Reproduce only the stretch of entries below that begins at the first line and ends at the line holding "12 | 266.5 |".

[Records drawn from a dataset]
═══

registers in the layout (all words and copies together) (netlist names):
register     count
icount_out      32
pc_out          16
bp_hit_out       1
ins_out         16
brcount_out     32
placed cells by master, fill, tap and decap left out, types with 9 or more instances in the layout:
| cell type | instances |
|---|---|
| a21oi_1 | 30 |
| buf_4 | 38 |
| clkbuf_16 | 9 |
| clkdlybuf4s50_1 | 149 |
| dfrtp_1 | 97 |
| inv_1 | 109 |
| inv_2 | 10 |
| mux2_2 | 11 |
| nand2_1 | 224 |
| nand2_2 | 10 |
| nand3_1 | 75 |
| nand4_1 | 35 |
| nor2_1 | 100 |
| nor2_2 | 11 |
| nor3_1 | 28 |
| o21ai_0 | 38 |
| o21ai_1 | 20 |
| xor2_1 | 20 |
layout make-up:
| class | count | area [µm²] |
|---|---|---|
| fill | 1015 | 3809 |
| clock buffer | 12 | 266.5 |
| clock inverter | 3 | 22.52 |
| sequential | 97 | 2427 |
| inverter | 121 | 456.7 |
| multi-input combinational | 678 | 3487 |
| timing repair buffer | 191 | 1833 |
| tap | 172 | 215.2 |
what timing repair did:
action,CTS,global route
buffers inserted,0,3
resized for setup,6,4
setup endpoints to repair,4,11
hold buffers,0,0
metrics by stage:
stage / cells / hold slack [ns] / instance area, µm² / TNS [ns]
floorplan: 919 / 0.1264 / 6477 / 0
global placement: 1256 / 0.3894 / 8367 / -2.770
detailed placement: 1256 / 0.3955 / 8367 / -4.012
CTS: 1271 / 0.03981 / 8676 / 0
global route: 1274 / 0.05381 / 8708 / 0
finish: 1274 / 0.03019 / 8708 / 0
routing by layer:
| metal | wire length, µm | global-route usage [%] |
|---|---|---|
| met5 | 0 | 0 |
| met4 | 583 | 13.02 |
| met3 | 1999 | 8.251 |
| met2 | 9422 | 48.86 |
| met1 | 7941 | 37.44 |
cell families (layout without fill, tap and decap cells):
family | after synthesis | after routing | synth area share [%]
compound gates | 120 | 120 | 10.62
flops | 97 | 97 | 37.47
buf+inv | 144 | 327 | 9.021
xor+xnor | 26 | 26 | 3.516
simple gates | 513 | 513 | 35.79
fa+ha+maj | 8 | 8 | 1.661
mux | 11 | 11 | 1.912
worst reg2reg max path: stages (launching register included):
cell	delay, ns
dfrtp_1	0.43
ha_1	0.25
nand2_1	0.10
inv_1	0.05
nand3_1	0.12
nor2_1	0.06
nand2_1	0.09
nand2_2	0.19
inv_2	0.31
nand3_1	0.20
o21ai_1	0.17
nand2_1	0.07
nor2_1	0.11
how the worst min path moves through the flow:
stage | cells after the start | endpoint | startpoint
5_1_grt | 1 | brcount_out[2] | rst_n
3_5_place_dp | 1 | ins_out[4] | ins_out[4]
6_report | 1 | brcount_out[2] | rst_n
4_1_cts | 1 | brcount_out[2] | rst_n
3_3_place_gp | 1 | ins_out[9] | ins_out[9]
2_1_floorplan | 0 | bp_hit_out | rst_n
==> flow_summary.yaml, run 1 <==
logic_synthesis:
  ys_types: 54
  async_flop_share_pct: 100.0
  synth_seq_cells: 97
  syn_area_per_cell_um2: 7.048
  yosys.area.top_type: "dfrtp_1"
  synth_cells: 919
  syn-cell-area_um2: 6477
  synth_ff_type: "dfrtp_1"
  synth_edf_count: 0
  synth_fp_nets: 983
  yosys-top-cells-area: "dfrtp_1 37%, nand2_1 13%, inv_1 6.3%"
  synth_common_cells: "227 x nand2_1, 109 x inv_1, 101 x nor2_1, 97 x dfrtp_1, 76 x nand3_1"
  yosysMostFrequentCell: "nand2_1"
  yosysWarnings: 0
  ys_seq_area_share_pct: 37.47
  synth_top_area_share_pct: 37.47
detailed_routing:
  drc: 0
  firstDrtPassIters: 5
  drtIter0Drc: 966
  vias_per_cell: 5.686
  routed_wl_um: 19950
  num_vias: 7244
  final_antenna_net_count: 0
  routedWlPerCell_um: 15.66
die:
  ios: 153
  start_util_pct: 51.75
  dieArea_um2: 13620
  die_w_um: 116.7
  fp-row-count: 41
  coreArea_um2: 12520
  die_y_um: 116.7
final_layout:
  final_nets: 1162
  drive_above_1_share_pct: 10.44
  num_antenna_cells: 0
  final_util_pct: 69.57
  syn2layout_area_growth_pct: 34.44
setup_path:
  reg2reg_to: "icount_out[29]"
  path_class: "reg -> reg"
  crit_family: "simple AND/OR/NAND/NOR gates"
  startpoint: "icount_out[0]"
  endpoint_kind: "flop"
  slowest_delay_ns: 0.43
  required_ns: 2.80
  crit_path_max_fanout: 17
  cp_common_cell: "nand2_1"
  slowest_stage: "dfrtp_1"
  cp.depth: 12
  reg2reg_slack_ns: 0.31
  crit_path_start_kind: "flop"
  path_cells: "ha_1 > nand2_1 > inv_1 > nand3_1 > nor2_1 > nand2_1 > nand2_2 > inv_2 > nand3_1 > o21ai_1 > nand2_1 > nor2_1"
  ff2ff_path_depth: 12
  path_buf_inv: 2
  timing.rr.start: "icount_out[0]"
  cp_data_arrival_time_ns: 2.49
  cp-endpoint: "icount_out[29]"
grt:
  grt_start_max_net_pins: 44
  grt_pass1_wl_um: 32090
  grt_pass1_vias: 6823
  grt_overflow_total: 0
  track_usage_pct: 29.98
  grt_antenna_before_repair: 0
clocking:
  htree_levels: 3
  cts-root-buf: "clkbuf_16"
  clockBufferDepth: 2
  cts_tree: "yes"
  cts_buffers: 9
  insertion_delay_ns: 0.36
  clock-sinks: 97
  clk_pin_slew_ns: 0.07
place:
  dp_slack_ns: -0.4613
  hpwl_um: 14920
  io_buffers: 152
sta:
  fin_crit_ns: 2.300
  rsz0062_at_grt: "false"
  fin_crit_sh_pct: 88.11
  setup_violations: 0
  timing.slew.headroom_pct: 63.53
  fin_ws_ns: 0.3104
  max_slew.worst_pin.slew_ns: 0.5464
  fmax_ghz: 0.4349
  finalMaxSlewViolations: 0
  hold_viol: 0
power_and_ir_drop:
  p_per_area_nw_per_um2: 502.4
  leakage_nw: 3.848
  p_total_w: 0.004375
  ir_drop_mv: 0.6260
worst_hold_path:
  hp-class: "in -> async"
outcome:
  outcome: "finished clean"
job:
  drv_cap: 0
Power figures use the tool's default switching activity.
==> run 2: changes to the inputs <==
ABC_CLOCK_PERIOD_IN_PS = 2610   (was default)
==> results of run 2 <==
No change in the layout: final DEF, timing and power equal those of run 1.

═══

Exercise result:
registers in the layout (all words and copies together) (netlist names):
register     count
icount_out      32
pc_out          16
bp_hit_out       1
ins_out         16
brcount_out     32
placed cells by master, fill, tap and decap left out, types with 9 or more instances in the layout:
| cell type | instances |
|---|---|
| a21oi_1 | 30 |
| buf_4 | 38 |
| clkbuf_16 | 9 |
| clkdlybuf4s50_1 | 149 |
| dfrtp_1 | 97 |
| inv_1 | 109 |
| inv_2 | 10 |
| mux2_2 | 11 |
| nand2_1 | 224 |
| nand2_2 | 10 |
| nand3_1 | 75 |
| nand4_1 | 35 |
| nor2_1 | 100 |
| nor2_2 | 11 |
| nor3_1 | 28 |
| o21ai_0 | 38 |
| o21ai_1 | 20 |
| xor2_1 | 20 |
layout make-up:
| class | count | area [µm²] |
|---|---|---|
| fill | 1015 | 3809 |
| clock buffer | 12 | 266.5 |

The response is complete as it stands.